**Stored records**
......

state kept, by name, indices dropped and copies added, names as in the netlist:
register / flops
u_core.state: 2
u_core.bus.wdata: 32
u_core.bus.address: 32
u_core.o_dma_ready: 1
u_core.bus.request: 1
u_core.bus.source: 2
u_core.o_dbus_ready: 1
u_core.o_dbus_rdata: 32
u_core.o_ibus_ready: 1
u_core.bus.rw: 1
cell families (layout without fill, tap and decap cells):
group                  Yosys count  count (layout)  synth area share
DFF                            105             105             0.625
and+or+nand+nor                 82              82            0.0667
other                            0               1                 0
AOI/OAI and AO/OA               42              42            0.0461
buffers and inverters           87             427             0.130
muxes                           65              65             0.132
`src/source/soc_pkg.sv`:
```
package soc_pkg;

	localparam int DATA_W = 32;
	localparam int ADDR_W = 32;
	localparam int LED_W = 10;

	typedef logic [DATA_W-1:0] word_t;
	typedef logic [ADDR_W-1:0] addr_t;

	// Top address nibble
	typedef enum logic [3:0] {
		REGION_RAM = 4'h2,
		REGION_BRIDGE = 4'h5
	} region_e;

	// Peripheral select nibble behind the bridge
	typedef enum logic [3:0] {
		DEV_TIMER = 4'h5,
		DEV_SYSREG = 4'h9
	} device_e;

	typedef enum logic [1:0] {
		MASTER_NONE = 2'd0,
		MASTER_IBUS = 2'd1,
		MASTER_DBUS = 2'd2,
		MASTER_DMA = 2'd3
	} master_e;

	typedef enum logic [3:0] {
		TIMER_COUNT = 4'd0,
		TIMER_COMPARE = 4'd1
	} timer_reg_e;

	typedef enum logic [3:0] {
		SYSREG_DEVICE_ID = 4'd0,
		SYSREG_RAM_SIZE = 4'd1,
		SYSREG_LEDS = 4'd2
	} sysreg_e;

endpackage

```
`src/source/bus_if.sv`:
```
interface bus_if import soc_pkg::*; ();

	logic request;
	logic rw;
	addr_t address;
	word_t wdata;
	word_t rdata;
	logic ready;
	master_e source;

	modport master (
		output request, rw, address, wdata, source,
		input rdata, ready
	);

	modport slave (
		input request, rw, address, wdata, source,
		output rdata, ready
	);

endinterface

```
`src/source/bus_decoder.sv`:
```
module bus_decoder import soc_pkg::*; (
	input logic clock,
	input logic i_rst,

	bus_if.slave cpu,
	bus_if.master ram,
	bus_if.master bridge,

	output logic o_bus_fault,
	output addr_t o_bus_fault_address,
	output master_e o_bus_fault_source
);

	region_e region;
	logic ram_select;
	logic bridge_select;
	logic fault_select;
	logic fault_ready;

	assign region = region_e'(cpu.address[31:28]);
	assign ram_select = region == REGION_RAM;
	assign bridge_select = region == REGION_BRIDGE;
	assign fault_select = !ram_select && !bridge_select;

	// ====================
	// Downstream requests, region nibble removed
	assign ram.request = cpu.request && ram_select;
	assign ram.rw = cpu.rw;
	assign ram.address = {4'h0, cpu.address[27:0]};
	assign ram.wdata = cpu.wdata;
	assign ram.source = cpu.source;

	assign bridge.request = cpu.request && bridge_select;
	assign bridge.rw = cpu.rw;
	assign bridge.address = {4'h0, cpu.address[27:0]};
	assign bridge.wdata = cpu.wdata;
	assign bridge.source = cpu.source;

	// ====================
	// Response mux
	assign cpu.rdata =
		ram_select ? ram.rdata :
		bridge_select ? bridge.rdata :
		'0;

	assign cpu.ready =
		ram_select ? ram.ready :
		bridge_select ? bridge.ready :
		fault_ready;

	// Unmapped regions close in one cycle so no master hangs
	always_ff @(posedge clock) begin
		if (i_rst)
			fault_ready <= 1'b0;
		else
			fault_ready <= cpu.request && fault_select && !fault_ready;
	end

	always_ff @(posedge clock) begin
		if (cpu.request && fault_select && !fault_ready) begin
			o_bus_fault_address <= cpu.address;
			o_bus_fault_source <= cpu.source;
		end
	end

	assign o_bus_fault = fault_ready;

endmodule

```
`src/flat_wrapper.sv`:
```
// flat-port wrapper written by rule: the top's interface ports become plain ports
module bus_decoder_flat import soc_pkg::*;
  (clock, i_rst, o_bus_fault, o_bus_fault_address, o_bus_fault_source, cpu_request, cpu_rw, cpu_address, cpu_wdata, cpu_source, cpu_rdata, cpu_ready, ram_request, ram_rw, ram_address, ram_wdata, ram_source, ram_rdata, ram_ready, bridge_request, bridge_rw, bridge_address, bridge_wdata, bridge_source, bridge_rdata, bridge_ready);
  bus_if cpu_i ();
  bus_if ram_i ();
  bus_if bridge_i ();
  input logic clock;
  input logic i_rst;
  output logic o_bus_fault;
  output addr_t o_bus_fault_address;
  output master_e o_bus_fault_source;
  input wire logic [$bits(cpu_i.request)-1:0] cpu_request;
  input wire logic [$bits(cpu_i.rw)-1:0] cpu_rw;
  input wire logic [$bits(cpu_i.address)-1:0] cpu_address;
  input wire logic [$bits(cpu_i.wdata)-1:0] cpu_wdata;
  input wire logic [$bits(cpu_i.source)-1:0] cpu_source;
  output wire logic [$bits(cpu_i.rdata)-1:0] cpu_rdata;
  output wire logic [$bits(cpu_i.ready)-1:0] cpu_ready;
  output wire logic [$bits(ram_i.request)-1:0] ram_request;
  output wire logic [$bits(ram_i.rw)-1:0] ram_rw;
  output wire logic [$bits(ram_i.address)-1:0] ram_address;
  output wire logic [$bits(ram_i.wdata)-1:0] ram_wdata;
  output wire logic [$bits(ram_i.source)-1:0] ram_source;
  input wire logic [$bits(ram_i.rdata)-1:0] ram_rdata;
  input wire logic [$bits(ram_i.ready)-1:0] ram_ready;
  output wire logic [$bits(bridge_i.request)-1:0] bridge_request;
  output wire logic [$bits(bridge_i.rw)-1:0] bridge_rw;
  output wire logic [$bits(bridge_i.address)-1:0] bridge_address;
  output wire logic [$bits(bridge_i.wdata)-1:0] bridge_wdata;
  output wire logic [$bits(bridge_i.source)-1:0] bridge_source;
  input wire logic [$bits(bridge_i.rdata)-1:0] bridge_rdata;
  input wire logic [$bits(bridge_i.ready)-1:0] bridge_ready;
  assign cpu_i.request = cpu_request;
  assign cpu_i.rw = cpu_rw;
  assign cpu_i.address = cpu_address;
  assign cpu_i.wdata = cpu_wdata;
  assign cpu_i.source = cpu_source;
  assign cpu_rdata = cpu_i.rdata;
  assign cpu_ready = cpu_i.ready;
  assign ram_request = ram_i.request;
  assign ram_rw = ram_i.rw;
  assign ram_address = ram_i.address;
  assign ram_wdata = ram_i.wdata;
  assign ram_source = ram_i.source;
  assign ram_i.rdata = ram_rdata;
  assign ram_i.ready = ram_ready;
  assign bridge_request = bridge_i.request;
  assign bridge_rw = bridge_i.rw;
  assign bridge_address = bridge_i.address;
  assign bridge_wdata = bridge_i.wdata;
  assign bridge_source = bridge_i.source;
  assign bridge_i.rdata = bridge_rdata;
  assign bridge_i.ready = bridge_ready;
  bus_decoder u_core (.clock(clock), .i_rst(i_rst), .cpu(cpu_i), .ram(ram_i), .bridge(bridge_i), .o_bus_fault(o_bus_fault), .o_bus_fault_address(o_bus_fault_address), .o_bus_fault_source(o_bus_fault_source));
endmodule
```
`config.mk`:
```
export PLATFORM = sky130hd
export DESIGN_NAME = bus_decoder_flat
export DESIGN_NICKNAME = d
export VERILOG_FILES = /design/src/source/soc_pkg.sv /design/src/source/bus_if.sv /design/src/source/bus_decoder.sv /design/src/flat_wrapper.sv
export SDC_FILE = /design/constraint.sdc
export NUM_CORES = 1
export LEC_CHECK = 0
export BUFFER_PORTS_ARGS = -buffer_cell sky130_fd_sc_hd__buf_2
export CAP_MARGIN = 0
export CORE_AREA = 2 2 133 135
export CTS_CLUSTER_DIAMETER = 50
export DETAILED_ROUTE_END_ITERATION = 12
export DIE_AREA = 0 0 135 137
export SLEW_MARGIN = 5
export SYNTH_ARGS = -nofsm -noshare
export SYNTH_HDL_FRONTEND = slang
export SYNTH_SLANG_ARGS = --single-unit
```
`constraint.sdc`:
```
create_clock -name clock -period 6.9 [get_ports clock]
set_input_delay 1.38 -clock clock [delete_from_list [all_inputs] [get_ports clock]]
set_output_delay 1.38 -clock clock [all_outputs]
set_load 0.005 [all_outputs]
```
==> results of run 1 <==
-- sequential cells by signal (all words and copies together), names as in the netlist --
register	flops
u_core.o_bus_fault_address	32
u_core.o_bus_fault	1
u_core.o_bus_fault_source	2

......

**Task directions**
Using the entries above, return each line that includes the word "constraint".

**Answer box**
export SDC_FILE = /design/constraint.sdc
`constraint.sdc`:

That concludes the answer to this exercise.